In his A throw of the Dice, Stéphane Mallarmé revolutionised poetry just as Picasso did with painting ten years later with his Les Demoiselles d’Avignon (Young ladies of Avignon): the linearity of perception explodes, the poem decentres into constellations of words, scattered in a disorderly fashion in the four corners, edges and even in the folds of eleven large double pages on which this poem sprawls like an archipelago in some kind of typological game of capitals, italics and bold lettering that prevents a cursive and purely rational reading of the work. A kind of fixed-explosion to echo the phrase by André Breton to describe modern beauty. No more neatly arranged stanzas, no more alexandrines and predictable rhymes. The latter are actually there but hidden in this explosion of words or verbal shipwreck. A shipwreck that, moreover, constitutes the theme of the poem, one in which both poet and poetry drown: no verse, no throw of the dice, can ever succeed in attesting that beauty is something other than fortuitous, other than the fruit of chance… and this is the drama that Mallarmé is laying out before us.
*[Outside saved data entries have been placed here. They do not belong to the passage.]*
==> src/rtl/srl_seq.sv <==
// Sequential right shifter: one bit position per clock, logical or arithmetic fill.
// Latency: shamt+2 cycles from the start edge to the done pulse.
// Backpressure: start is ignored while busy; a start during the done cycle is accepted back-to-back.
module srl_seq #(
    parameter int WIDTH = 32,
    parameter int SHW   = 5
) (
    input  logic             clk,
    input  logic             rst_n,
    input  logic             start,
    input  logic [WIDTH-1:0] num,
    input  logic [SHW-1:0]   shamt,
    input  logic             arith,
    output logic [WIDTH-1:0] result,
    output logic             busy,
    output logic             done
);

    typedef enum logic [1:0] {
        IDLE  = 2'd0,
        SHIFT = 2'd1,
        DONE  = 2'd2
    } state_t;

    localparam logic [SHW-1:0] CNT_ONE = {{(SHW-1){1'b0}}, 1'b1};

    state_t           state;
    state_t           state_nxt;
    logic [WIDTH-1:0] opr;
    logic [SHW-1:0]   cnt;
    logic             fill;
    logic             load;
    logic             cnt_zero;

    assign cnt_zero = (cnt == '0);
    // Only an idle or just-finished shifter may take a new request.
    assign load     = start && (state != SHIFT);

    always_comb begin
        state_nxt = state;
        case (state)
            IDLE:    if (start) state_nxt = SHIFT;
            SHIFT:   if (cnt_zero) state_nxt = DONE;
            DONE:    state_nxt = start ? SHIFT : IDLE;
            default: state_nxt = IDLE;
        endcase
    end

    always_ff @(posedge clk or negedge rst_n) begin
        if (!rst_n) begin
            state  <= IDLE;
            opr    <= '0;
            cnt    <= '0;
            fill   <= 1'b0;
            result <= '0;
        end else begin
            state <= state_nxt;
            if (load) begin
                opr  <= num;
                cnt  <= shamt;
                fill <= arith & num[WIDTH-1];
            end else if (state == SHIFT && !cnt_zero) begin
                opr <= {fill, opr[WIDTH-1:1]};
                cnt <= cnt - CNT_ONE;
            end
            if (state == SHIFT && cnt_zero) begin
                result <= opr;
            end
        end
    end

    assign busy = (state == SHIFT);
    assign done = (state == DONE);

endmodule

==> config.mk <==
export PLATFORM = sky130hd
export DESIGN_NAME = srl_seq
export DESIGN_NICKNAME = d
export VERILOG_FILES = /design/src/rtl/srl_seq.sv
export SDC_FILE = /design/constraint.sdc
export NUM_CORES = 1
export LEC_CHECK = 0
export BUFFER_PORTS_ARGS = -buffer_cell sky130_fd_sc_hd__buf_2
export CAP_MARGIN = 10
export CORE_MARGIN = 2
export CORE_UTILIZATION = 43
export DETAILED_ROUTE_END_ITERATION = 7
export PLACE_DENSITY_LB_ADDON = 0.15
export SYNTH_ARGS = -nofsm -noshare
export SYNTH_HDL_FRONTEND = slang
export SYNTH_SLANG_ARGS = --single-unit
==> constraint.sdc <==
create_clock -name clk -period 2.85 [get_ports clk]
set_input_delay 0.57 -clock clk [delete_from_list [all_inputs] [get_ports clk]]
set_output_delay 0.57 -clock clk [all_outputs]
set_load 0.03 [all_outputs]
# After elaboration in Yosys (flattened, before gate mapping)
# Index checks and enable logic that the tools add are counted.
# word_totals
latch_bits	0
word_cells	28
out_inout_bits	34
mem_bits_ro	0
in_bits	41
n_memories	0
regBits	72
mem_bits_rw	0
# classes
n_eq_ne	5
n_mux	8
div_mod_pow	0
n_addsub	1
n_bitwise	1
n_lt_le_gt_ge	0
multipliers	0
shift	0
reduce_logical	8
# op_table
operator	count
$mux W32	2
$mux W5	2
$pmux W2 S3	1
$logic_not A5 Y1	1
$sub A5 B1 Y5 const B	1
$mux W2	2
$ne A2 B1 Y1 const B	2
$logic_and A1 B1 Y1	3
$eq A2 B1 Y1 const B	1
$eq A2 B2 Y1 const B	1
$logic_not A2 Y1	1
$ne A2 B2 Y1 const B	1
$reduce_and A2 Y1	1
$reduce_bool A2 Y1	1
$and A1 B1 Y1	1
$logic_not A1 Y1	1
$mux W1	1

# Longest topological paths before layout
# Gate-level depths: netlist of run 1.
# logic_depth
word_depth	5
depth_mapped	7
ltp_nobuf	5

# Worst setup path after synthesis of run 1
# No wires, ideal clock.
# synth_path
path_type	register to register
start	register cnt[0]
end	register opr[23]
setup_time_ns	0.126
synth_period_minus_slack_ns	1.874
n_path_buf	2
required_ns	2.724
path_stages_with_launch	8
arrival_time_ns	1.748
setup_slack_ns	0.976
cell_sequence	dfrtp_1 > inv_1 > ha_1 > or4b_1 > buf_6 > buf_6 > and3_1 > a221o_1
# synth_between
elab_chain_cells	4
# synth_rtl
item	line	text
from (decl)	30	logic [SHW-1:0] cnt;
from (signal assigned)	60	cnt <= shamt;
from (signal assigned)	64	cnt <= cnt - CNT_ONE;
$logic_not A5 Y1	35	assign cnt_zero = (cnt == '0);
$logic_not A1 Y1	62	end else if (state == SHIFT && !cnt_zero) begin
$logic_and A1 B1 Y1	62	
$reduce_bool A2 Y1 (no source line)	n/a	
to (signal assigned)	59	opr <= num;
to (signal assigned)	63	opr <= {fill, opr[WIDTH-1:1]};
to (decl)	29	logic [WIDTH-1:0] opr;
# Every way passes these cells.
# A chain may end at the register's enable or synchronous reset.

# Worst setup path in the final report of run 1
# layout_path
start	register state[1]
end	output busy
# layout_between
elab_chain_cells	1
# layout_rtl
item	line	text
from (decl)	27	state_t state;
from (signal assigned)	57	state <= state_nxt;
$eq A2 B1 Y1	72	assign busy = (state == SHIFT);
to (decl)	15	output logic busy,
# Every way passes these cells.

==> results.sh, run 1 <==
export IMPL_drcViolationCount=0
export IMPL_syn_instance_count=221
export IMPL_power_density_nw_per_um2=1168
export IMPL_grt_pass1_wl_microns=10560
export IMPL_root_buffer="clkbuf_8"
export IMPL_grt_max_degree=73
export IMPL_firstDrtPassIters=5
export IMPL_timing_rr_start="cnt[0]"
export IMPL_clk_latency_ns=0.33
export IMPL_cp_end_kind="primary output"
export IMPL_yosysSeqAreaShare_pct=58.99
export IMPL_max_clock_path_buffers=2
export IMPL_cts_sinks=72
export IMPL_grt_pass1_vias=2065
export IMPL_drive_gt1_share_pct=34.88
export IMPL_seqCellArea_sq_um=1802
export IMPL_setup_viol=0
export IMPL_routedWlPerCell_microns=16.52
export IMPL_htreeDepth=3
export IMPL_io_buffers=74
export IMPL_initial_core_util_pct=44.71
export IMPL_mappedNetlistNets=263
export IMPL_max_cap_violations=0
export IMPL_synthesis_area_sq_um=3054
export IMPL_tns_ns=0
export IMPL_routed_wl_microns=6558
export IMPL_crit_start="state[1]"
export IMPL_place_congestion=0.8257
export IMPL_fin_crit_sh_pct=83.69
export IMPL_status="finished clean"
export IMPL_skew_ns=0.007865
export IMPL_cp_endpoint="busy"
export IMPL_cts_tree="done"
export IMPL_die_w_microns=88.28
export IMPL_fin_crit_ns=2.385
export IMPL_required_ns=2.28
export IMPL_grt_usage_pct=17.91
export IMPL_arrival_ns=1.82
export IMPL_rsz0062_at_grt="false"
export IMPL_r2r_cells=6
export IMPL_cts_reportedPaths_clkPinSlew_ns=0.07
export IMPL_r2r_setup_slack_ns=0.50
export IMPL_cts_inserted_buffers=9
export IMPL_timing_slew_headroom_pct=39.94
export IMPL_startpoint_type="flop"
export IMPL_min_path_type="input pin to async pin"
export IMPL_crit_chain="nand2b_1 -> inv_2 -> buf_4 -> buf_2"
export IMPL_die_area_sq_um=7792
export IMPL_yosys_register_bits=72
export IMPL_postCtsSetupBuffers=0
export IMPL_multi_input_area_sq_um=1115
export IMPL_yosysUniqueCellTypes=30
export IMPL_hold_viol=0
export IMPL_ant_nets=0
export IMPL_num_rows=30
export IMPL_path_max_fanout=22
export IMPL_n_antenna_cell=0
export IMPL_leakage_nw=1.919
export IMPL_grt_remaining_overflow=0
export IMPL_max_stage_delay_ns=0.37
export IMPL_vias=2155
export IMPL_ios=75
export IMPL_antenna_found_initial=0
export IMPL_max_vdd_ir_drop_uv=646.3
export IMPL_slew_viol_final=0
export IMPL_critical_path_class="flop to primary output"
export IMPL_fillers=615
export IMPL_reg2reg_to="opr[7]"
export IMPL_cp_slowest_cell="dfrtp_1"
export IMPL_hpwl_microns=4402
export IMPL_synth_avg_cell_area_sq_um=13.82
export IMPL_fmax_mhz=419.3
export IMPL_core_sq_um=6832
export IMPL_via_per_inst=5.428
export IMPL_drtIter0Drc=136
export IMPL_hold_buffers=0
export IMPL_tightest_slew_ns=0.9009
export IMPL_final_cell_mix="buf_2, dfrtp_1, a221o_1"
export IMPL_dieHeight_microns=88.28
export IMPL_cts_resized_gates=0
export IMPL_yosys_warnings=0
export IMPL_setup_ws_ns=0.4650
export IMPL_place_ws_ns=0.5376
export IMPL_area_growth_pct=19.13
export IMPL_final_common_cell="buf_2"
export IMPL_nets=338
-- sequential cells by signal, indices dropped and copies added (netlist names) --
register / cells
fill: 1
opr: 32
cnt: 5
result: 32
state: 2
-- logic make-up after synthesis --
| kind of cell | Yosys count | share of synthesized area (%) |
|---|---|---|
| AO/OA/AOI/OAI | 43 | 12.99 |
| adder cells (fa/ha/maj) | 1 | 0.4096 |
| buffers and inverters | 22 | 4.588 |
| flip-flops | 72 | 58.99 |
| multiplexers | 35 | 13.19 |
| AND/OR/NAND/NOR | 48 | 9.832 |
-- stage by stage --
step                cell area, sq um  hold slack, ns  utilization, %  total power [mW]  cells
finish                          3638          0.3705           53.26             4.248    397
global route                    3638          0.4501           53.26             4.556    397
CTS                             3638          0.3887           53.26             4.295    397
detailed placement              3481          0.4762           50.95             3.603    381
global placement                3481          0.4690           50.95             3.557    381
floorplan                       3054          0.2744               -             3.117    221
-- worst min-delay path by stage --
stage	from	end	cells after the start
floorplan	rst_n	cnt[0]	0
detailed placement	result[18]	result[18]	1
global placement	result[23]	result[23]	1
CTS	rst_n	result[15]	1
finish	rst_n	result[24]	1
global route	rst_n	result[22]	1
-- per-layer routing --
layer,share of wire (%),global-route usage (%),routed length (microns),up-vias
li1,-,-,-,1008
met4,1.1,7.851,70,0
met5,0,0,0,-
met1,49,27.59,3244,1072
met2,43,24.20,2829,69
met3,6.3,3.918,413,6
-- layout make-up --
cell class | instances | area share (%)
sequential | 72 | 49.52
multi-input combinational | 127 | 30.64
timing repair buffer | 81 | 11.69
clock buffer | 13 | 3.817
tap | 96 | 3.301
clock inverter | 3 | 0.5158
inverter | 5 | 0.5158
-- power breakdown --
part / internal [mW] / switching, mW
Sequential: 1.48 / 0.292
Combinational: 0.770 / 1.03
Clock: 0.316 / 0.359
-- Yosys cell counts --
library cell / number / share of area, %
nor3b_1: 1 / 0.25
o21ai_0: 5 / 0.82
a41oi_1: 1 / 0.29
nand3_1: 2 / 0.33
nor2b_1: 1 / 0.20
nor3_1: 3 / 0.49
inv_2: 1 / 0.12
nor4b_1: 1 / 0.29
clkbuf_1: 6 / 0.74
and3_1: 32 / 6.6
a31oi_1: 1 / 0.20
a22o_1: 1 / 0.29
mux2i_4: 1 / 0.74
o22ai_1: 1 / 0.20
mux2i_1: 2 / 0.66
a221o_1: 33 / 11
a221o_2: 1 / 0.37
nand2b_1: 1 / 0.20
nand2_1: 3 / 0.37
inv_1: 4 / 0.49
or4b_1: 1 / 0.33
nor4_1: 1 / 0.20
nor2_1: 1 / 0.12
buf_2: 4 / 0.66
mux2_2: 7 / 2.6
buf_6: 7 / 2.6
nor4b_2: 1 / 0.49
dfrtp_1: 72 / 59
mux2_1: 25 / 9.2
ha_1: 1 / 0.41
This shipwreck is obviously a sublime shipwreck close to Arthur Rimbaud’s Drunken boat in which the genius, originality and audacity of the piece refute the pessimism inherent in the message being delivered. If “Every Thought emits a roll of the Dice”, then this means that every throw of the dice is a crazy (yet awesome) attempt to beat this hazardous contingency. And this one, far from taking us for a ride, incites us to keep throwing the dice again and again to infinity without ever giving up, the two dice containing, according to the poet, “the unique Number […] it cannot be another.” That’s why the work of art is undoubtedly, for Mallarmé, the space in which desire reaches its peak and where, to use René Char’s phrase on poetry, the latter is “desire remaining desire”.
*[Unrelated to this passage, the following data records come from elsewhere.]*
--- src/flat_wrapper.sv ---
// flat-port wrapper written by rule: the top's interface ports become plain ports
module axis_insert_arbiter_flat import axis_insert_pkg::*;
#(
    parameter int  NUM_CH       = 4,
    parameter int  DATA_WD      = 32,
    parameter int  DATA_BYTE_WD = DATA_WD / 8,
    localparam int CH_WD        = ch_width(NUM_CH)
)
  (clk, rst_n, grant_o, busy_o, bus_s_hdr_tvalid, bus_s_hdr_tdata, bus_s_hdr_tkeep, bus_s_hdr_tready, bus_s_dat_tvalid, bus_s_dat_tdata, bus_s_dat_tkeep, bus_s_dat_tlast, bus_s_dat_tready, bus_m_hdr_tvalid, bus_m_hdr_tdata, bus_m_hdr_tkeep, bus_m_hdr_tready, bus_m_dat_tvalid, bus_m_dat_tdata, bus_m_dat_tkeep, bus_m_dat_tlast, bus_m_dat_tready);
  axis_insert_arbiter_if #(.NUM_CH(NUM_CH), .DATA_WD(DATA_WD), .DATA_BYTE_WD(DATA_BYTE_WD)) bus_i ();
  input  logic clk;
  input  logic rst_n;
  output logic [CH_WD-1:0] grant_o;
  output logic busy_o;
  input wire logic [$bits(bus_i.s_hdr_tvalid)-1:0] bus_s_hdr_tvalid;
  input wire logic [$bits(bus_i.s_hdr_tdata)-1:0] bus_s_hdr_tdata;
  input wire logic [$bits(bus_i.s_hdr_tkeep)-1:0] bus_s_hdr_tkeep;
  output wire logic [$bits(bus_i.s_hdr_tready)-1:0] bus_s_hdr_tready;
  input wire logic [$bits(bus_i.s_dat_tvalid)-1:0] bus_s_dat_tvalid;
  input wire logic [$bits(bus_i.s_dat_tdata)-1:0] bus_s_dat_tdata;
  input wire logic [$bits(bus_i.s_dat_tkeep)-1:0] bus_s_dat_tkeep;
  input wire logic [$bits(bus_i.s_dat_tlast)-1:0] bus_s_dat_tlast;
  output wire logic [$bits(bus_i.s_dat_tready)-1:0] bus_s_dat_tready;
  output wire logic [$bits(bus_i.m_hdr_tvalid)-1:0] bus_m_hdr_tvalid;
  output wire logic [$bits(bus_i.m_hdr_tdata)-1:0] bus_m_hdr_tdata;
  output wire logic [$bits(bus_i.m_hdr_tkeep)-1:0] bus_m_hdr_tkeep;
  input wire logic [$bits(bus_i.m_hdr_tready)-1:0] bus_m_hdr_tready;
  output wire logic [$bits(bus_i.m_dat_tvalid)-1:0] bus_m_dat_tvalid;
  output wire logic [$bits(bus_i.m_dat_tdata)-1:0] bus_m_dat_tdata;
  output wire logic [$bits(bus_i.m_dat_tkeep)-1:0] bus_m_dat_tkeep;
  output wire logic [$bits(bus_i.m_dat_tlast)-1:0] bus_m_dat_tlast;
  input wire logic [$bits(bus_i.m_dat_tready)-1:0] bus_m_dat_tready;
  assign bus_i.s_hdr_tvalid = bus_s_hdr_tvalid;
  assign bus_i.s_hdr_tdata = bus_s_hdr_tdata;
  assign bus_i.s_hdr_tkeep = bus_s_hdr_tkeep;
  assign bus_s_hdr_tready = bus_i.s_hdr_tready;
  assign bus_i.s_dat_tvalid = bus_s_dat_tvalid;
  assign bus_i.s_dat_tdata = bus_s_dat_tdata;
  assign bus_i.s_dat_tkeep = bus_s_dat_tkeep;
  assign bus_i.s_dat_tlast = bus_s_dat_tlast;
  assign bus_s_dat_tready = bus_i.s_dat_tready;
  assign bus_m_hdr_tvalid = bus_i.m_hdr_tvalid;
  assign bus_m_hdr_tdata = bus_i.m_hdr_tdata;
  assign bus_m_hdr_tkeep = bus_i.m_hdr_tkeep;
  assign bus_i.m_hdr_tready = bus_m_hdr_tready;
  assign bus_m_dat_tvalid = bus_i.m_dat_tvalid;
  assign bus_m_dat_tdata = bus_i.m_dat_tdata;
  assign bus_m_dat_tkeep = bus_i.m_dat_tkeep;
  assign bus_m_dat_tlast = bus_i.m_dat_tlast;
  assign bus_i.m_dat_tready = bus_m_dat_tready;
  axis_insert_arbiter #(.NUM_CH(NUM_CH), .DATA_WD(DATA_WD), .DATA_BYTE_WD(DATA_BYTE_WD)) u_core (.clk(clk), .rst_n(rst_n), .bus(bus_i), .grant_o(grant_o), .busy_o(busy_o));
endmodule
Seen as inhabiting a hall of mirrors, the piece of work delivers itself of its risky character: the title “A throw of dice will never abolish chance” is a mirror because the word chance – al-zhar in Arabic – means a throw of the dice. There is mirroring at the beginning and at the end because the first and last words of the poem are the same: “A Throw of the Dice”. There is mirroring in the middle, where the central fold of the double page is crossed by diagonal type that opens and closes with the same two words “AS IF”. Mirroring occurs where the dislocation of verse, stanza and rhyme and meaning navigate to a new listening of the world, a new readability, hoisted on the scale of the Cosmos.

A typographical and cosmological poem rolled into one, The Throw of the Dice is a real “act of madness”, the rich nature of which is evident in the dogged character of this wager on imminent meaning – as in every great work of art.

 

Éric Marty is a writer and professor of contemporary French literature at Paris VII – Diderot university ; he also is the editor/publisher of the complete works of Roland Barthes.